When Iran closed the Strait of Hormuz, it did not merely disrupt oil shipping lanes — it rendered visible a structural vulnerability that energy analysts had warned about for decades. While governments scrambled to secure alternative fuel supplies and economies absorbed the shock of constrained oil and gas flows, one country was positioned not as a casualty of the crisis but as its primary commercial beneficiary. China, having spent years building the world's dominant clean energy industrial base, watched demand for its solar panels, batteries, and electric vehicles surge to record levels as energy-desperate nations looked for alternatives to oil and gas they could no longer reliably obtain.
Data cited in energy market reports puts Chinese exports of solar panels, batteries, and electric vehicles at over $22.3 billion during the period of the Hormuz blockade — a figure that reflects not luck but deliberate long-term industrial policy. For Chinese manufacturers like BYD and CATL, the crisis functioned as the largest unsolicited proof-of-concept in the history of the clean energy industry.
The Architecture Behind China's Windfall
China's dominance in clean energy did not emerge from the crisis — it preceded it by years. Under President Xi Jinping, Beijing made a strategic decision to treat energy security as inseparable from national security, and to pursue that security through control of the technologies that would define the next energy era rather than through the reserves of the previous one. The results of that policy are now structural: China controls approximately 70 percent of global electric vehicle production and around 85 percent of battery manufacturing capacity worldwide.
These are not marginal advantages. They represent chokepoints of a different kind — not geographical, like the Strait of Hormuz, but industrial and technological. When the world needed to pivot away from fossil fuels at speed, there was essentially one direction to turn. Chinese manufacturers held the supply chains, the production capacity, and the pricing leverage that no other country or bloc could match on short notice.
The shares of BYD and CATL rose sharply as the pivot accelerated, reflecting investor recognition that the Hormuz crisis was not a temporary disruption but a structural inflection point — one that would pull forward years of clean energy adoption into a compressed window.
Two Energy Models, One Crisis, Diverging Outcomes
The geopolitical reading of this moment is difficult to avoid. The United States and China have spent years in open rivalry over technology, trade, and influence. Yet the Hormuz crisis revealed that the two countries entered it with fundamentally different energy postures — and that those postures produced fundamentally different outcomes.
Washington, under President Donald Trump, has doubled down on fossil fuels as the core of American energy policy, framing oil and gas production as synonymous with energy independence. That framing has political appeal, but the crisis exposed its limits. When oil supplies are physically interrupted — whether by conflict, blockade, or geopolitical shock — an economy built around fossil fuels has few immediate alternatives. The transition costs are high, the infrastructure is not in place, and allies in similar positions face the same constraints simultaneously.

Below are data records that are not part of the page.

`config.mk`:
```
export PLATFORM = sky130hd
export DESIGN_NAME = dmem_bridge_flat
export DESIGN_NICKNAME = d
export VERILOG_FILES = /design/src/rtl/dmem_bridge_if.sv /design/src/rtl/dmem_bridge.sv /design/src/flat_wrapper.sv
export SDC_FILE = /design/constraint.sdc
export NUM_CORES = 1
export LEC_CHECK = 0
export ABC_AREA = 1
export CORE_MARGIN = 2
export CORE_UTILIZATION = 55
export CTS_CLUSTER_SIZE = 20
export DETAILED_ROUTE_END_ITERATION = 12
export DONT_BUFFER_PORTS = 1
export PLACE_DENSITY = 0.81
export SYNTH_ARGS = -nofsm -noshare
export SYNTH_HDL_FRONTEND = slang
export SYNTH_SLANG_ARGS = --single-unit
```
`constraint.sdc`:
```
create_clock -name clk -period 1.9 [get_ports clk]
set_input_delay 0.38 -clock clk [delete_from_list [all_inputs] [get_ports clk]]
set_output_delay 0.38 -clock clk [all_outputs]
set_load 0.005 [all_outputs]
```
**src/rtl/cla4_clk.sv**
```systemverilog
// rtl/cla4_clk.sv - registered 4-bit carry-lookahead adder
// Operands registered, lookahead carries formed in parallel, sum/carry registered.
module cla4_clk (
  input  logic       clk,
  input  logic       reset_n,
  input  logic [3:0] a,
  input  logic [3:0] b,
  input  logic       ci,
  output logic [3:0] s,
  output logic       co
);

  logic [3:0] a_q, b_q;
  logic       ci_q;
  logic [3:0] s_q;
  logic       co_q;

  logic [3:0] g, p;
  logic [4:0] c;
  logic [3:0] sum_d;
  logic       co_d;

  assign g = a_q & b_q;
  assign p = a_q ^ b_q;

  // Every carry is a flat sum of products of g/p and ci_q; none reuses a lower carry.
  assign c[0] = ci_q;
  assign c[1] = g[0] | (p[0] & ci_q);
  assign c[2] = g[1] | (p[1] & g[0]) | (p[1] & p[0] & ci_q);
  assign c[3] = g[2] | (p[2] & g[1]) | (p[2] & p[1] & g[0])
              | (p[2] & p[1] & p[0] & ci_q);
  assign c[4] = g[3] | (p[3] & g[2]) | (p[3] & p[2] & g[1])
              | (p[3] & p[2] & p[1] & g[0])
              | (p[3] & p[2] & p[1] & p[0] & ci_q);

  assign sum_d = p ^ c[3:0];
  assign co_d  = c[4];

  always_ff @(posedge clk or negedge reset_n) begin
    if (!reset_n) begin
      a_q  <= 4'b0000;
      b_q  <= 4'b0000;
      ci_q <= 1'b0;
      s_q  <= 4'b0000;
      co_q <= 1'b0;
    end else begin
      a_q  <= a;
      b_q  <= b;
      ci_q <= ci;
      s_q  <= sum_d;
      co_q <= co_d;
    end
  end

  assign s  = s_q;
  assign co = co_q;

endmodule

```
**config.mk**
```make
export PLATFORM = sky130hd
export DESIGN_NAME = cla4_clk
export DESIGN_NICKNAME = d
export VERILOG_FILES = /design/src/rtl/cla4_clk.sv
export SDC_FILE = /design/constraint.sdc
export NUM_CORES = 1
export LEC_CHECK = 0
export BUFFER_PORTS_ARGS = -buffer_cell sky130_fd_sc_hd__buf_2
export CELL_PAD_IN_SITES_DETAIL_PLACEMENT = 0
export CELL_PAD_IN_SITES_GLOBAL_PLACEMENT = 2
export CORE_MARGIN = 3
export CORE_UTILIZATION = 36
export CTS_BUF_LIST = sky130_fd_sc_hd__clkbuf_8
export DETAILED_ROUTE_END_ITERATION = 10
export PLACE_DENSITY_LB_ADDON = 0.1
export SLEW_MARGIN = 0
export SYNTH_ARGS = -nofsm -noshare
export SYNTH_HDL_FRONTEND = slang
export SYNTH_SLANG_ARGS = --single-unit
export TNS_END_PERCENT = 20
```
**constraint.sdc**
```tcl
create_clock -name clk -period 2.5 [get_ports clk]
set_input_delay 0.125 -clock clk [delete_from_list [all_inputs] [get_ports clk]]
set_output_delay 0.125 -clock clk [all_outputs]
set_load 0.05 [all_outputs]
```
==> metrics.md, run 1 <==
| Metric | Value |
|---|---|
| Post-CTS clock slew at the launch and capture registers of the worst setup and hold paths | `0.05 ns` |
| Largest net degree at the start of global routing | `15` |
| Data arrival time of the worst path | `1.51 ns` |
| Worst rel slew slack | `80.4%` |
| Number of register bits inferred by synthesis | `14` |
| Part of the cycle the worst path needs | `55.2%` |
| Synth cell types | `9` |
| Post-CTS resize count | `0` |
| Min-Delay Path Class | `primary input to asynchronous set/reset pin` |
| Number of hold-slack violations in the final timing report | `0` |
| Switching share of power | `27.8%` |
| Wire length of the first global-routing pass | `1.26 mm` |
| Number of levels in the clock H-tree | `1` |
| Netlist area before placement | `498 um2` |
| Setup Crit Path Kind | `flip-flop to flip-flop` |
| Placed Area | `591 um2` |
| Area growth, synth to finish | `47.0%` |
| DR WL/cell | `9.92 um` |
| Switching power summed over all nets | `152 uW` |
| Total leakage power | `0.382 nW` |
| Design Area, Final | `732 um2` |
| Fin nets | `77` |
| Port-buffer cells | `15` |
| Kind of launch point of the worst setup path | `flip-flop` |
| Beginning of the worst register-to-register path | `a_q[2]` |
| PnR Total Power | `548 uW` |
| Setup repair after global routing missed its margin | `false` |
| Largest buffer count on any clock path | `2` |
| Filler-free cell count of the finished design | `73` |
| Remaining DRCs | `0` |
| Final setup violation count | `0` |
| Overall global routing resource usage | `9.35%` |
| Worst IR Drop VDD | `0.428 mV` |
| Result of the run | `completed` |
| Initial Utilization | `41.5%` |
| Count of boundary I/O pins | `16` |
| Antenna violations before repair | `0` |
| Number of detailed-route iterations in the first pass | `1` |
| Number of buffers inserted during clock tree synthesis | `3` |
| Clk Latency, worst-skew pair | `0.24 ns` |
| Count of buffers added by post-CTS timing repair for setup | `0` |
| Critical Path Fanout Max | `3` |
| Worst Reg2Reg Path Length in Cells | `4` |
| Total nets after synthesis | `47` |
| TNS Setup | `0 ns` |
| Fillers | `106` |
| Root buffer selected by CTS | `sky130_fd_sc_hd__clkbuf_8` |
| Worst setup startpoint | `a_q[2]` |
| Antenna viol nets, final | `0` |
| Remaining global-route overflow | `0` |
| Layout cells sized above 1 | `30.5%` |
| Total Wirelength | `724 um` |
| Final slew viol count | `0` |
| Total number of placement rows | `12` |
| Gate count of the mapped netlist | `31` |
| Internal power | `396 uW` |
| Starting DRT DRC Count | `0` |
| Power share of the sequential group | `46.2%` |
| Reg2Reg Capture Point | `co` |
| Setup crit end | `co` |
| Width of the chip | `43.2 um` |
| Max capacitance violation total | `0` |
| Floorplan die area | `1870 um2` |
| Worst hold margin | `0.304 ns` |
| Mean number of vias per cell | `4.34` |
| Sink Count | `14` |
| Total core area | `1200 um2` |
| Placed cell count | `60` |
| Layout Skew | `0.00126 ns` |
| Die Span Y | `43.2 um` |
| Synthesized area per cell | `16.1 um2` |
| Ant diodes | `0` |
| Pwr/cell area | `749 nW/um2` |
| Highest clock frequency the design can meet | `0.724 GHz` |
| Clock period minus worst slack | `1.38 ns` |
| Weighted congestion reported at the end of routability-driven placement | `0.719` |
| Clk network pwr share | `31.7%` |
| Pin slew with the least headroom to its limit | `0.294 ns` |
| Number of global-route vias before repair | `332` |
| Share of the yosys chip area belonging to registers | `70.4%` |
| Post-CTS Hold Fix Bufs | `10` |
| Data required time at the worst endpoint | `2.63 ns` |
| TritonCTS clock tree | `built` |
| Via count | `317` |
| Critical Path End Type | `flip-flop` |
| Register-to-Register Setup Slack | `1.12 ns` |
| Synthesis warning total | `0` |
| Combinational share of power | `22.1%` |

China, by contrast, had already built the infrastructure for the alternative. Its domestic clean energy installations, combined with its export-oriented manufacturing capacity, meant that a global oil shock created demand rather than distress. The contrast illustrates something broader: energy security in the twenty-first century increasingly belongs to the countries that control energy technology, not merely those that sit atop oil reserves or maintain military access to shipping routes.
The Ripple Effects Reshaping Energy Policy Globally
The effects of the Hormuz crisis are already reshaping energy planning far beyond the immediate conflict zone. In Europe, the shock accelerated investments in solar and wind infrastructure that had been progressing but not urgently enough. In the United Kingdom, demand for electric vehicles has surged noticeably as consumers and fleet operators sought to insulate themselves from fuel price volatility. Across Southeast Asia, governments that had been cautious about the pace of their clean energy transitions are now moving with renewed urgency.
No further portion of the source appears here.